Highlights and examples
In the third Sustainability Report, sustainability is measured on the basis of no fewer than 80 indicators, ranging from laws and regulations to quality of the environment, water consumption and emissions. In addition the privacy of customers and the safety of the more than 60,000 port employees are examined, among many other things. For example, when it comes to safety the report notes a downward trend in the number of industrial accidents, but sadly we are still confronted with fatal accidents. In order to reduce harmful emissions it is very important to introduce cleaner means of transport. Truck transport is now significantly cleaner, as 70% of trucks used in the port area have Euro V or Euro VI engines. As for hinterland freight carriage, rail transport is an important point for attention: here, both the volume and the proportion of goods covered by rail are declining. Initiatives such as the Liefkenshoek rail link and Railport should help to reverse this trend. Finally the report shows that many companies are investing in research and innovation in order for them to operate as sustainably as possible. Some examples:
- ADPO (Antwerp Distribution and Product Operations) is a logistics company that focuses on storage of specialty chemicals. In 2014 it set up the first LNG filling station in Belgium where trucks can fill up both with LNG (liquefied natural gas) and with CNG (compressed natural gas). LNG is cleaner than diesel and about one quarter cheaper. ADPO has also purchased 12 trucks powered by LNG and in the longer term it aims to replace all 40 of its trucks. According to a study by the Flemish Institute for Technological Research, LNG is 90% less harmful to the environment than diesel, as it produces lower emissions of particulates, CO2 and nitrogen oxides. The trucks are also less noisy.
- Gyproc Belgium produces plasterboard and plaster systems for the construction industry. In order to control run-off from its site the company has built a “wadi,” i.e. a wide ditch where rainwater collects and is able to percolate slowly into the ground water. This “left-over green area” has now been given a higher ecological value by reprofiling of the land and an appropriate programme of mowing.

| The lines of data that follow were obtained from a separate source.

[config.mk]
export PLATFORM = sky130hd
export DESIGN_NAME = grid_tile_layout
export DESIGN_NICKNAME = d
export VERILOG_FILES = /design/src/hdl/gtl_pkg.sv /design/src/hdl/grid_tile_layout.sv /design/src/hdl/gtl_div.sv /design/src/hdl/gtl_ctrl.sv /design/src/hdl/gtl_dp.sv
export SDC_FILE = /design/constraint.sdc
export NUM_CORES = 2
export LEC_CHECK = 0
export ABC_CLOCK_PERIOD_IN_PS = 21600
export BUFFER_PORTS_ARGS = -buffer_cell sky130_fd_sc_hd__buf_2
export CELL_PAD_IN_SITES_DETAIL_PLACEMENT = 0
export CELL_PAD_IN_SITES_GLOBAL_PLACEMENT = 1
export CORE_MARGIN = 10
export CORE_UTILIZATION = 54
export CTS_CLUSTER_SIZE = 40
export DETAILED_ROUTE_END_ITERATION = 10
export PLACE_DENSITY = 0.95
export SLEW_MARGIN = 20
export SYNTH_ARGS = -nofsm -noshare
export SYNTH_HDL_FRONTEND = slang
export SYNTH_SLANG_ARGS = --single-unit
export TNS_END_PERCENT = 100
[constraint.sdc]
create_clock -name i_clk -period 21.6 [get_ports i_clk]
set_input_delay 1.08 -clock i_clk [delete_from_list [all_inputs] [get_ports i_clk]]
set_output_delay 1.08 -clock i_clk [all_outputs]
set_load 0.02 [all_outputs]
[src/hdl/gtl_pkg.sv]
// Package for the grid tile layout block: shared types and constants.
// No dependencies.
`timescale 1ns / 1ps
`default_nettype none
package gtl_pkg;

    // Controller states
    typedef enum logic [3:0] {
        t_s_idle,
        t_s_grid,
        t_s_div_h,
        t_s_div_w,
        t_s_check,
        t_s_div_rs,
        t_s_div_ci,
        t_s_mul,
        t_s_out,
        t_s_wait
    } t_state;

    // Divider operand select
    typedef enum logic [1:0] {
        t_div_cell_h,
        t_div_cell_w,
        t_div_resplit,
        t_div_index
    } t_div_sel;

    // Commands from controller to datapath
    typedef struct packed {
        logic     grid_step;
        logic     div_start;
        t_div_sel div_sel;
        logic     load_cell_h;
        logic     load_cell_w;
        logic     load_colrow;
        logic     mul_step;
        logic     load_out;
        logic     advance;
    } t_cmd;

    // Status from datapath to controller
    typedef struct packed {
        logic grid_done;
        logic div_done;
        logic tile_ok;
        logic resplit;
    } t_status;

    // Register indexes
    localparam logic [2:0] REG_AREA_X = 3'd0;
    localparam logic [2:0] REG_AREA_Y = 3'd1;
    localparam logic [2:0] REG_AREA_W = 3'd2;
    localparam logic [2:0] REG_AREA_H = 3'd3;
    localparam logic [2:0] REG_COUNT  = 3'd4;

endpackage
`default_nettype wire

[src/hdl/grid_tile_layout.sv]
// Top level of the grid tile layout block: APB registers, controller, datapath.
// Depends on gtl_pkg, gtl_ctrl, gtl_dp.
`timescale 1ns / 1ps
`default_nettype none
// Each item is one window; items are taken one at a time. A tiled window
// goes from acceptance in the idle state through a check state, one
// divide for the index split, a multiply state and the output load, and
// back to idle, which takes the next item. When the short last row is
// re-split, a second divide comes before the index split. An item with
// first set first runs the column search, trying column counts in turn
// until their square reaches the window count (8 columns for 64 windows),
// and two divides for the cell height and width. Minimized windows, and
// windows that get no tile, go from the check state back to idle with no
// result. An untaken result holds the block until the output register frees.
module grid_tile_layout
    import gtl_pkg::*;
#(
    parameter int MAX_WINDOWS = 64,
    parameter int COORD_BITS  = 12
) (
    input  wire         i_clk,
    input  wire         i_rst_n,
    input  wire         psel,
    input  wire         penable,
    input  wire         pwrite,
    input  wire [4:0]   paddr,
    input  wire [31:0]  pwdata,
    output logic [31:0] prdata,
    output logic        pready,
    input  wire         i_valid,
    output logic        o_ready,
    input  wire         i_first,
    input  wire         i_minimized,
    output logic        o_valid,
    input  wire         i_ready,
    output logic [11:0] o_win_x,
    output logic [11:0] o_win_y,
    output logic [11:0] o_win_w,
    output logic [11:0] o_win_h,
    output logic        o_has_border,
    output logic [11:0] o_border_x,
    output logic [11:0] o_border_y,
    output logic [11:0] o_border_len,
    output logic        o_junction,
    output logic        o_last
);
    logic [11:0] r_area_x, r_area_y, r_area_w, r_area_h;
    logic [6:0]  r_count;
    logic        r_valid;
    logic        w_out_free;
    t_cmd        w_cmd;
    t_status     w_status;
    logic [2:0]  w_reg;

    assign pready = 1'b1;
    assign w_reg  = paddr[4:2];

    // Register writes
    always_ff @(posedge i_clk) begin
        if (!i_rst_n) begin
            r_area_x <= 12'd0;
            r_area_y <= 12'd1;
            r_area_w <= 12'd80;
            r_area_h <= 12'd24;
            r_count  <= 7'd0;
        end else if (psel && penable && pwrite) begin
            case (w_reg)
                REG_AREA_X: r_area_x <= pwdata[11:0];
                REG_AREA_Y: r_area_y <= pwdata[11:0];
                REG_AREA_W: r_area_w <= pwdata[11:0];
                REG_AREA_H: r_area_h <= pwdata[11:0];
                REG_COUNT:  r_count  <= pwdata[6:0];
                default: ;
            endcase
        end
    end

    // Register reads
    always_comb begin
        case (w_reg)
            REG_AREA_X: prdata = {20'd0, r_area_x};
            REG_AREA_Y: prdata = {20'd0, r_area_y};
            REG_AREA_W: prdata = {20'd0, r_area_w};
            REG_AREA_H: prdata = {20'd0, r_area_h};
            REG_COUNT:  prdata = {25'd0, r_count};
            default:    prdata = 32'd0;
        endcase
    end

    // Output valid: set on load, drop when taken
    assign w_out_free = !r_valid || i_ready;
    always_ff @(posedge i_clk) begin
        if (!i_rst_n) begin
            r_valid <= 1'b0;
        end else if (w_cmd.load_out) begin
            r_valid <= 1'b1;
        end else if (i_ready) begin
            r_valid <= 1'b0;
        end
    end
    assign o_valid = r_valid;

    gtl_ctrl u_ctrl (
        .i_clk       (i_clk),
        .i_rst_n     (i_rst_n),
        .i_valid     (i_valid),
        .i_first     (i_first),
        .i_minimized (i_minimized),
        .i_out_free  (w_out_free),
        .i_status    (w_status),
        .o_ready     (o_ready),
        .o_cmd       (w_cmd)
    );

    gtl_dp #(
        .MAX_WINDOWS (MAX_WINDOWS),
        .COORD_BITS  (COORD_BITS)
    ) u_dp (
        .i_clk        (i_clk),
        .i_rst_n      (i_rst_n),
        .i_cmd        (w_cmd),
        .i_area_x     (r_area_x),
        .i_area_y     (r_area_y),
        .i_area_w     (r_area_w),
        .i_area_h     (r_area_h),
        .i_count      (r_count),
        .o_status     (w_status),
        .o_win_x      (o_win_x),
        .o_win_y      (o_win_y),
        .o_win_w      (o_win_w),
        .o_win_h      (o_win_h),
        .o_has_border (o_has_border),
        .o_border_x   (o_border_x),
        .o_border_y   (o_border_y),
        .o_border_len (o_border_len),
        .o_junction   (o_junction),
        .o_last       (o_last)
    );
endmodule
`default_nettype wire

[src/hdl/gtl_div.sv]
// Iterative restoring divider, one quotient bit per cycle.
// Depends on nothing outside this file.
`timescale 1ns / 1ps
`default_nettype none
module gtl_div #(
    parameter int W = 12
) (
    input  wire          i_clk,
    input  wire          i_rst_n,
    input  wire          i_start,
    input  wire [W-1:0]  i_num,
    input  wire [W-1:0]  i_den,
    output logic         o_done,
    output logic [W-1:0] o_quo,
    output logic [W-1:0] o_rem
);
    localparam int CW = $clog2(W + 1);

    logic [W-1:0]  r_quo, n_quo;
    logic [W-1:0]  r_rem, n_rem;
    logic [W-1:0]  r_den;
    logic [CW-1:0] r_cnt, n_cnt;
    logic          r_busy, n_busy;
    logic [W:0]    w_trial;

    // One shift-subtract step
    always_comb begin
        w_trial = {r_rem, r_quo[W-1]};
        n_quo   = {r_quo[W-2:0], 1'b0};
        n_rem   = w_trial[W-1:0];
        n_cnt   = r_cnt;
        n_busy  = r_busy;
        if (r_busy) begin
            if (w_trial >= {1'b0, r_den}) begin
                n_rem    = W'(w_trial - {1'b0, r_den});
                n_quo[0] = 1'b1;
            end
            n_cnt = r_cnt - CW'(1);
            if (r_cnt == CW'(1)) begin
                n_busy = 1'b0;
            end
        end else begin
            n_quo = r_quo;
            n_rem = r_rem;
        end
    end

    always_ff @(posedge i_clk) begin
        if (!i_rst_n) begin
            r_busy <= 1'b0;
            r_cnt  <= '0;
        end else if (i_start) begin
            r_busy <= 1'b1;
            r_cnt  <= CW'(W);
        end else begin
            r_busy <= n_busy;
            r_cnt  <= n_cnt;
        end
    end

    always_ff @(posedge i_clk) begin
        if (i_start) begin
            r_quo <= i_num;
            r_rem <= '0;
            r_den <= i_den;
        end else begin
            r_quo <= n_quo;
            r_rem <= n_rem;
        end
    end

    // Done depends on state only, so a start may follow it in the same cycle
    assign o_done = !r_busy;
    assign o_quo  = r_quo;
    assign o_rem  = r_rem;
endmodule
`default_nettype wire

[src/hdl/gtl_ctrl.sv]
// Controller state machine for the grid tile layout block.
// Depends on gtl_pkg.
`timescale 1ns / 1ps
`default_nettype none
module gtl_ctrl
    import gtl_pkg::*;
(
    input  wire      i_clk,
    input  wire      i_rst_n,
    input  wire      i_valid,
    input  wire      i_first,
    input  wire      i_minimized,
    input  wire      i_out_free,
    input  t_status  i_status,
    output logic     o_ready,
    output t_cmd     o_cmd
);
    t_state r_state, n_state;
    logic   r_min;

    always_ff @(posedge i_clk) begin
        if (!i_rst_n) begin
            r_state <= t_s_idle;
        end else begin
            r_state <= n_state;
        end
    end

    // Remember the minimized flag of the item in work
    always_ff @(posedge i_clk) begin
        if (r_state == t_s_idle && i_valid) begin
            r_min <= i_minimized;
        end
    end

    // Next state
    always_comb begin
        n_state = r_state;
        case (r_state)
            t_s_idle: begin
                if (i_valid) begin
                    n_state = i_first ? t_s_grid : t_s_check;
                end
            end
            t_s_grid: begin
                if (i_status.grid_done) begin
                    n_state = t_s_div_h;
                end
            end
            t_s_div_h: begin
                if (i_status.div_done) begin
                    n_state = t_s_div_w;
                end
            end
            t_s_div_w: begin
                if (i_status.div_done) begin
                    n_state = t_s_check;
                end
            end
            t_s_check: begin
                if (r_min || !i_status.tile_ok) begin
                    n_state = t_s_idle;
                end else if (i_status.resplit) begin
                    n_state = t_s_div_rs;
                end else begin
                    n_state = t_s_div_ci;
                end
            end
            t_s_div_rs: begin
                if (i_status.div_done) begin
                    n_state = t_s_div_ci;
                end
            end
            t_s_div_ci: begin
                if (i_status.div_done) begin
                    n_state = t_s_mul;
                end
            end
            t_s_mul:  n_state = t_s_out;
            t_s_out:  n_state = i_out_free ? t_s_idle : t_s_wait;
            t_s_wait: n_state = i_out_free ? t_s_idle : t_s_wait;
            default:  n_state = t_s_idle;
        endcase
    end

    // Outputs
    always_comb begin
        o_cmd   = '0;
        o_ready = 1'b0;
        case (r_state)
            t_s_idle: begin
                o_ready = 1'b1;
                o_cmd.grid_step = i_valid && i_first;
            end
            t_s_grid: begin
                o_cmd.grid_step = !i_status.grid_done;
                if (i_status.grid_done) begin
                    o_cmd.div_start = 1'b1;
                    o_cmd.div_sel   = t_div_cell_h;
                end
            end
            t_s_div_h: begin
                o_cmd.div_sel = t_div_cell_h;
                if (i_status.div_done) begin
                    o_cmd.load_cell_h = 1'b1;
                    o_cmd.div_start   = 1'b1;
                    o_cmd.div_sel     = t_div_cell_w;
                end
            end
            t_s_div_w: begin
                o_cmd.div_sel = t_div_cell_w;
                o_cmd.load_cell_w = i_status.div_done;
            end
            t_s_check: begin
                if (!r_min && i_status.tile_ok) begin
                    o_cmd.div_start = 1'b1;
                    o_cmd.div_sel   = i_status.resplit ? t_div_resplit : t_div_index;
                end
            end
            t_s_div_rs: begin
                o_cmd.div_sel = t_div_resplit;
                if (i_status.div_done) begin
                    o_cmd.load_cell_w = 1'b1;
                    o_cmd.div_start   = 1'b1;
                    o_cmd.div_sel     = t_div_index;
                end
            end
            t_s_div_ci: begin
                o_cmd.div_sel = t_div_index;
                o_cmd.load_colrow = i_status.div_done;
            end
            t_s_mul: o_cmd.mul_step = 1'b1;
            t_s_out: begin
                o_cmd.load_out = i_out_free;
                o_cmd.advance  = i_out_free;
            end
            t_s_wait: begin
                o_cmd.load_out = i_out_free;
                o_cmd.advance  = i_out_free;
            end
            default: o_cmd = '0;
        endcase
    end
endmodule
`default_nettype wire

[src/hdl/gtl_dp.sv]
// Datapath for the grid tile layout block: grid search, divider, tile math.
// Depends on gtl_pkg and gtl_div.
`timescale 1ns / 1ps
`default_nettype none
module gtl_dp
    import gtl_pkg::*;
#(
    parameter int MAX_WINDOWS = 64,
    parameter int COORD_BITS  = 12
) (
    input  wire                  i_clk,
    input  wire                  i_rst_n,
    input  t_cmd                 i_cmd,
    input  wire [11:0]           i_area_x,
    input  wire [11:0]           i_area_y,
    input  wire [11:0]           i_area_w,
    input  wire [11:0]           i_area_h,
    input  wire [6:0]            i_count,
    output t_status              o_status,
    output logic [11:0]          o_win_x,
    output logic [11:0]          o_win_y,
    output logic [11:0]          o_win_w,
    output logic [11:0]          o_win_h,
    output logic                 o_has_border,
    output logic [11:0]          o_border_x,
    output logic [11:0]          o_border_y,
    output logic [11:0]          o_border_len,
    output logic                 o_junction,
    output logic                 o_last
);
    localparam int NB = $clog2(MAX_WINDOWS + 1) > 7 ? $clog2(MAX_WINDOWS + 1) : 7;
    localparam int DW = 12;
    localparam int SW = 26;

    logic [NB-1:0] w_n;
    logic [3:0]    r_cols, r_rows;
    logic [4:0]    r_c;
    logic [NB-1:0] r_idx;
    logic [11:0]   r_cell_w, r_cell_h;
    logic [11:0]   r_col, r_row;
    logic [11:0]   r_rem;
    logic [SW-1:0] r_x, r_y, r_nwr, r_nhr, r_nwc;
    logic [DW-1:0] w_num, w_den, w_quo, w_rmd;
    logic          w_div_done;

    // Saturate the window count
    assign w_n = ({{(NB-7){1'b0}}, i_count} > NB'(MAX_WINDOWS)) ?
                 NB'(MAX_WINDOWS) : {{(NB-7){1'b0}}, i_count};

    // Grid search: grow c until c*c reaches n
    always_ff @(posedge i_clk) begin
        if (!i_rst_n) begin
            r_c    <= '0;
            r_cols <= '0;
            r_rows <= '0;
            r_idx  <= '0;
        end else begin
            if (i_cmd.grid_step) begin
                if (o_status.grid_done) begin
                    r_c <= '0;
                end else begin
                    r_c <= r_c + 5'd1;
                end
            end
            if (o_status.grid_done && i_cmd.div_start &&
                i_cmd.div_sel == t_div_cell_h) begin
                r_cols <= r_c[3:0];
                r_rows <= (r_c != 5'd0 && 10'((r_c - 5'd1) * r_c) >= 10'(w_n)) ?
                          4'(r_c - 5'd1) : r_c[3:0];
                r_idx  <= '0;
                r_c    <= '0;
            end
            if (i_cmd.advance) begin
                r_idx <= r_idx + NB'(1);
            end
        end
    end

    logic [4:0] w_rows_new;
    assign w_rows_new = (r_c != 5'd0 && 10'((r_c - 5'd1) * r_c) >= 10'(w_n)) ?
                        (r_c - 5'd1) : r_c;

    assign o_status.grid_done = 10'(r_c * r_c) >= 10'(w_n);

    // Start index of the last row (rows*cols - cols) and last-window flag
    logic [NB-1:0] w_lrs;
    logic          w_last_i;
    assign w_lrs    = NB'(r_rows * r_cols) - NB'(r_cols);
    assign w_last_i = (r_idx == w_n - NB'(1));

    // Divider operands
    always_comb begin
        case (i_cmd.div_sel)
            t_div_cell_h: begin
                w_num = i_area_h;
                w_den = (w_rows_new == 5'd0) ? DW'(1) : DW'(w_rows_new);
            end
            t_div_cell_w: begin
                w_num = i_area_w;
                w_den = (r_cols == 4'd0) ? DW'(1) : DW'(r_cols);
            end
            t_div_resplit: begin
                w_num = i_area_w;
                w_den = DW'(w_n - r_idx);
            end
            t_div_index: begin
                w_num = DW'(r_idx);
                w_den = DW'(r_cols);
            end
            default: begin
                w_num = '0;
                w_den = DW'(1);
            end
        endcase
    end

    gtl_div #(.W(DW)) u_div (
        .i_clk   (i_clk),
        .i_rst_n (i_rst_n),
        .i_start (i_cmd.div_start),
        .i_num   (w_num),
        .i_den   (w_den),
        .o_done  (w_div_done),
        .o_quo   (w_quo),
        .o_rem   (w_rmd)
    );
    assign o_status.div_done = w_div_done;

    // n mod cols: n - cols*(n/cols) via small loop-free compare (n < 17*cols, cols<=15)
    logic [11:0] w_nrem;
    always_comb begin
        w_nrem = '0;
        for (int k = 0; k < 17; k++) begin
            if (r_cols != 4'd0 && 12'(w_n) >= 12'(k * r_cols) &&
                12'(w_n) < 12'((k + 1) * r_cols)) begin
                w_nrem = 12'(w_n) - 12'(k * r_cols);
            end
        end
    end

    assign o_status.tile_ok = (r_cols != 4'd0) && (r_idx < w_n);
    assign o_status.resplit = (r_rows > 4'd1) && (r_idx == w_lrs) &&
                              (12'(w_n - r_idx) <= w_nrem);

    // Cell size and index split
    always_ff @(posedge i_clk) begin
        if (!i_rst_n) begin
            r_cell_w <= '0;
            r_cell_h <= '0;
        end else begin
            if (i_cmd.load_cell_h) r_cell_h <= w_quo;
            if (i_cmd.load_cell_w) r_cell_w <= w_quo;
        end
    end

    always_ff @(posedge i_clk) begin
        if (i_cmd.load_colrow) begin
            r_col <= w_rmd;
            r_row <= w_quo;
            r_rem <= w_nrem;
        end
    end

    // Products, one register stage
    always_ff @(posedge i_clk) begin
        if (i_cmd.mul_step) begin
            r_x   <= SW'(r_col * r_cell_w) + SW'(i_area_x);
            r_y   <= SW'(r_row * r_cell_h) + SW'(i_area_y);
            r_nhr <= SW'(r_cell_h * r_rows);
            r_nwr <= SW'(r_cell_w * r_rem);
            r_nwc <= SW'(r_cell_w * r_cols);
        end
    end

    // Tile fields
    logic              w_border, w_plus, w_ah_on, w_aw_rem, w_aw_col;
    logic signed [SW:0] w_h, w_w;
    logic [11:0]       w_col1;
    assign w_border = (r_col != 12'd0);
    assign w_ah_on  = (12'(r_idx) >= 12'(r_cols * (r_rows - 4'd1)));
    assign w_aw_rem = (r_rows > 4'd1) && w_last_i && (r_rem > 12'd1);
    assign w_col1   = r_col + 12'd1;
    assign w_aw_col = (w_col1 == 12'(r_cols));
    assign w_plus   = !((12'(r_idx) <= 12'(r_cols)) ||
                        ((r_idx >= w_lrs) && (r_rem != 12'd0) &&
                         ((12'(r_cols) - r_rem) % 2 != 0)));

    always_comb begin
        w_h = $signed({1'b0, SW'(r_cell_h)});
        if (w_ah_on) begin
            w_h = $signed({1'b0, SW'(r_cell_h)}) + $signed({1'b0, SW'(i_area_h)})
                  - $signed({1'b0, r_nhr});
        end
        w_w = $signed({1'b0, SW'(r_cell_w)});
        if (w_aw_rem) begin
            w_w = w_w + $signed({1'b0, SW'(i_area_w)}) - $signed({1'b0, r_nwr});
        end else if (w_aw_col) begin
            w_w = w_w + $signed({1'b0, SW'(i_area_w)}) - $signed({1'b0, r_nwc});
        end
        if (w_border) begin
            w_w = w_w - (SW+1)'(1);
        end
    end

    logic [11:0] w_hc, w_wc;
    assign w_hc = w_h[SW] ? 12'd0 : w_h[11:0];
    assign w_wc = w_w[SW] ? 12'd0 : w_w[11:0];

    // Output register
    always_ff @(posedge i_clk) begin
        if (i_cmd.load_out) begin
            o_win_x      <= 12'(COORD_BITS'(r_x + SW'(w_border)));
            o_win_y      <= 12'(COORD_BITS'(r_y));
            o_win_w      <= w_wc;
            o_win_h      <= w_hc;
            o_has_border <= w_border;
            o_border_x   <= w_border ? 12'(COORD_BITS'(r_x)) : 12'd0;
            o_border_y   <= w_border ? 12'(COORD_BITS'(r_y - SW'(1))) : 12'd0;
            o_border_len <= w_border ? w_hc : 12'd0;
            o_junction   <= w_border && w_plus;
            o_last       <= w_last_i;
        end
    end
endmodule
`default_nettype wire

The full Sustainability Report can be viewed online. At present it is available only in Dutch; the English version will follow shortly at www.sustainableportofantwerp.com.
Dialogue and other Sustainable Development Goals
The international community too has recently taken an important step towards sustainability: on 25 September the 193 member states of the United Nations unanimously approved the Sustainable Development Goals (SDGs). The SDGs are the successors to the Millennium Goals, setting the agenda for sustainable development between now and 2030. This is the first time that such objectives have been subscribed by all countries. In the SDGs clear links are made with ecological sustainability, industrial development and social justice.
In order to engage with the positive intentions of the SDGs, at the launch event for the Sustainability Report the port of Antwerp is today committing itself to dialogue with the port of Rotterdam. Eddy Bruyninckx, CEO of Antwerp Port Authority, and Eric van der Schans, Environmental Management Director of the port of Rotterdam, together reflect on the role that the respective ports can play in attaining these SDGs.